10 Future Perspectives and Conclusions

Considering aquatic hyphomycetes as an important mycota in lotic ecosystems, several challenges could be projected in view of environmental protection and safety. Beyond doubt the aquatic hyphomycetes serve as a model community to assess ecological services (food web and energy flow), perturbations or risk assessment (reduction in diversity and detritus breakdown), and restoration (rehabilitation and reinstatement) of lotic habitats. This could be achieved by monitoring structural (richness and diversity) and functional (palatability, enzyme/metabolites/growth factors) attributes of aquatic hyphomycetes. Assessment of leaf litter breakdown as a simple and cost-effective approach helps to evaluate structural (pattern) as well as functional (processes) phases of aquatic hyphomycetes in lotic ecosystem. Besides species richness and diversity approaches, systematics, anamorph-teleomorph connections, interaction with detritus shredders, energy flow, and stream productivity are other potential aspects of interest.

Based on the investigations carried out in the Western Ghats, mid-altitude streams possess the highest diversity of aquatic hyphomycetes. For example, Sampaje stream (~500 m asl) consists of about 90% of aquatic hyphomycetes (up to 80 spp.) reported from the whole Western Ghats region. As compared to the global richness (335 spp.), nearly 25% of species occur in a single location of the Western Ghats. Designation of such important lotic habitats in the rest of the Western Ghats, Himalayas, and other important ecoregions in India helps to impose conservation measures.

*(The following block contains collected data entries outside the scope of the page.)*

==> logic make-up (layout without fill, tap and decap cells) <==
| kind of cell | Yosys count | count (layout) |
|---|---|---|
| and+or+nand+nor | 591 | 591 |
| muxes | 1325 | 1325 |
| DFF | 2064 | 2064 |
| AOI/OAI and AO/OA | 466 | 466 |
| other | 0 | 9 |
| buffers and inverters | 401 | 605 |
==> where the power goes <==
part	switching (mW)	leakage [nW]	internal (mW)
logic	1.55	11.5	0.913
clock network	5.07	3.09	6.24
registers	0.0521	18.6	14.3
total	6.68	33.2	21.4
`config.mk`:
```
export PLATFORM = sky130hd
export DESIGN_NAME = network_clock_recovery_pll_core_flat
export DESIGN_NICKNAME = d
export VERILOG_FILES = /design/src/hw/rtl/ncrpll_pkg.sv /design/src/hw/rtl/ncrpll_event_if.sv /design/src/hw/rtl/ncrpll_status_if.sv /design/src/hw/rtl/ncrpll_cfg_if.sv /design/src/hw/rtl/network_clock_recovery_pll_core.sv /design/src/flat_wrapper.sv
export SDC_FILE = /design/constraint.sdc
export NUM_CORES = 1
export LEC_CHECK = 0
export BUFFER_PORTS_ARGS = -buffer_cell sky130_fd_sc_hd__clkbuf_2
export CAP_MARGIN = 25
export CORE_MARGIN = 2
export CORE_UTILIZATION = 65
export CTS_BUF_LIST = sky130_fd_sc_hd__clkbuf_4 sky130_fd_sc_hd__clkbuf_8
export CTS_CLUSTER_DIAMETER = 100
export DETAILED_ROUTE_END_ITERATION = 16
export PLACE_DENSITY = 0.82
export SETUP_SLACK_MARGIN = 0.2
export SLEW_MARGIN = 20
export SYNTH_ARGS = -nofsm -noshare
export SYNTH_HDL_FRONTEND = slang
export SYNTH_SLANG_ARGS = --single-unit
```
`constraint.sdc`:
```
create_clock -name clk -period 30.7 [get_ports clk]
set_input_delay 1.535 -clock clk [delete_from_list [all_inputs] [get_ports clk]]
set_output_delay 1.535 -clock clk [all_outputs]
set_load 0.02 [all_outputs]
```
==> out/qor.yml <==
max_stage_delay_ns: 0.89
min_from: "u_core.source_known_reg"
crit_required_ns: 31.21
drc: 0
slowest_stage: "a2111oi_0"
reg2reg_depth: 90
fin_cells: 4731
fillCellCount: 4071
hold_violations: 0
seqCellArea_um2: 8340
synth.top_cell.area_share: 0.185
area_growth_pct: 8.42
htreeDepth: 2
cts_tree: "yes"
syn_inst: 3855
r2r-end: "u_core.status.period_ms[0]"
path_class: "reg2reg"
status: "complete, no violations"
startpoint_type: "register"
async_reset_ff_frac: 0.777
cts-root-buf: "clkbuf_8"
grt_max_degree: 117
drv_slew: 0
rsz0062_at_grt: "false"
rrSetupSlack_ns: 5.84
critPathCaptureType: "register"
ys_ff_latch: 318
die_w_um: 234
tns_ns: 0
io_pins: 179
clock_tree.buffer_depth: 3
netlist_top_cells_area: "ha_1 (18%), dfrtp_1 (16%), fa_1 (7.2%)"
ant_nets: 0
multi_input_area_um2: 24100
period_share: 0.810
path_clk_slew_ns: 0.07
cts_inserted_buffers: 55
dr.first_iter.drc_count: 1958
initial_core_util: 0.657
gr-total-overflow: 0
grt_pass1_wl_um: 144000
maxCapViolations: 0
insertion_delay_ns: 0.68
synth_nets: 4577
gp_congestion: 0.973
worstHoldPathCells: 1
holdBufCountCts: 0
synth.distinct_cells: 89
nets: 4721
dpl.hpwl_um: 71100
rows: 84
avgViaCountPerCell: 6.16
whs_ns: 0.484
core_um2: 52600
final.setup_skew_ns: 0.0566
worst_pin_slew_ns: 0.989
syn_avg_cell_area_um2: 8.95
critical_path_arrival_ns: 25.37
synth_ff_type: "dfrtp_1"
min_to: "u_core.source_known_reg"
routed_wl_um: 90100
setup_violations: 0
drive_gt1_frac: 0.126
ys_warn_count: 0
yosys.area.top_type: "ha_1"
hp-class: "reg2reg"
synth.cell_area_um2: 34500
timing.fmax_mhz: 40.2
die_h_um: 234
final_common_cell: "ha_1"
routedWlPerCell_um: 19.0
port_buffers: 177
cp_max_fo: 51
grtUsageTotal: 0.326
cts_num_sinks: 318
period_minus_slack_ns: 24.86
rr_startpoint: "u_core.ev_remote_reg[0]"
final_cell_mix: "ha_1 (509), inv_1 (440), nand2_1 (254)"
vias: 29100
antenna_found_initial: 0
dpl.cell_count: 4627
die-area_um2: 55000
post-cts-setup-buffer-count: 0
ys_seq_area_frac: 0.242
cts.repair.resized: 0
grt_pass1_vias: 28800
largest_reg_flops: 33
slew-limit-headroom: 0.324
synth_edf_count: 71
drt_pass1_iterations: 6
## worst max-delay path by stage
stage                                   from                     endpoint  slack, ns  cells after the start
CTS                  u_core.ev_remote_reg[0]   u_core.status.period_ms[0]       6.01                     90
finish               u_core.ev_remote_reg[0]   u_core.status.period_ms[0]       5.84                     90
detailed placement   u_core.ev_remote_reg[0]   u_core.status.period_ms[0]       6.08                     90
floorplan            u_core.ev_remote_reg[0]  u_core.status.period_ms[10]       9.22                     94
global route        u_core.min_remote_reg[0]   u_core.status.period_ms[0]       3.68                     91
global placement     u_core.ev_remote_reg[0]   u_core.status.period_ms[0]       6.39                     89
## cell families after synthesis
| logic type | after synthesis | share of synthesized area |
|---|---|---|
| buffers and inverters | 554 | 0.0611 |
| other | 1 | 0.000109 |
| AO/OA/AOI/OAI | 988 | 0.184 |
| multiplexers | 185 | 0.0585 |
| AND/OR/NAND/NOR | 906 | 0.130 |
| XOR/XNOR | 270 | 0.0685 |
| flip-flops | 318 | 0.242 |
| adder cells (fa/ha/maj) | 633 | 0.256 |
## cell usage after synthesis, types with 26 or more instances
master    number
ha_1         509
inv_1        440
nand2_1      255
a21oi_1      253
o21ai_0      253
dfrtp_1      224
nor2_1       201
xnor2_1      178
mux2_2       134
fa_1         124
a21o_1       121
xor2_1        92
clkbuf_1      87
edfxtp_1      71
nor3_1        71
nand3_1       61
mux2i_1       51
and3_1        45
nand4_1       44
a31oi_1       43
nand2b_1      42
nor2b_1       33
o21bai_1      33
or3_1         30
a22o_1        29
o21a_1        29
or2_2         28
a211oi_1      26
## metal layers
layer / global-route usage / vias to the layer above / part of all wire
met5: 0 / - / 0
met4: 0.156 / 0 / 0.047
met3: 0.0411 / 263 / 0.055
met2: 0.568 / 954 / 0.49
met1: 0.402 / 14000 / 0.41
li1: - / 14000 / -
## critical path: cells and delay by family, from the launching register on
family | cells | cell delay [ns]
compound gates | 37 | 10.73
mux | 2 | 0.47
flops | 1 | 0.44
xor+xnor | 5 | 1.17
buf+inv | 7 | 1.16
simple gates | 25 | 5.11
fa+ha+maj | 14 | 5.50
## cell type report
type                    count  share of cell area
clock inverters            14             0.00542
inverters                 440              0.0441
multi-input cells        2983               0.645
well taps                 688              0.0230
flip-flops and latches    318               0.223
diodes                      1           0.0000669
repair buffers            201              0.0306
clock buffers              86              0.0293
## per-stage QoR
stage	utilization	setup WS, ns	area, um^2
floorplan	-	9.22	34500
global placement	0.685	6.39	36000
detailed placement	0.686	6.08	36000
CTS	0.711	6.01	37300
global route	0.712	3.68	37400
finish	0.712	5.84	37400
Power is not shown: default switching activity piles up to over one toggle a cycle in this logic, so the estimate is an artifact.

It is possible to classify the research carried out on aquatic hyphomycetes in India into three phases: phase 1—morphology, diversity, and distribution; phase 2—ecological studies; and phase 3—applications. Studies on phases 1 and 2 have been fulfilled to some extent, while phase 3 has been initiated. In application front, production of enzymes, secondary metabolites, growth factors, antimicrobial potential, medicinal potential, importance in agriculture, and inland fisheries are some of the aspects worth exploring to attract the funding agencies. Gaps in our knowledge in different aspects like richness, diversity, ecology, phylogeny, culture collections, new methods, molecular approaches, and applied aspects could be accomplished by well-designed national networks.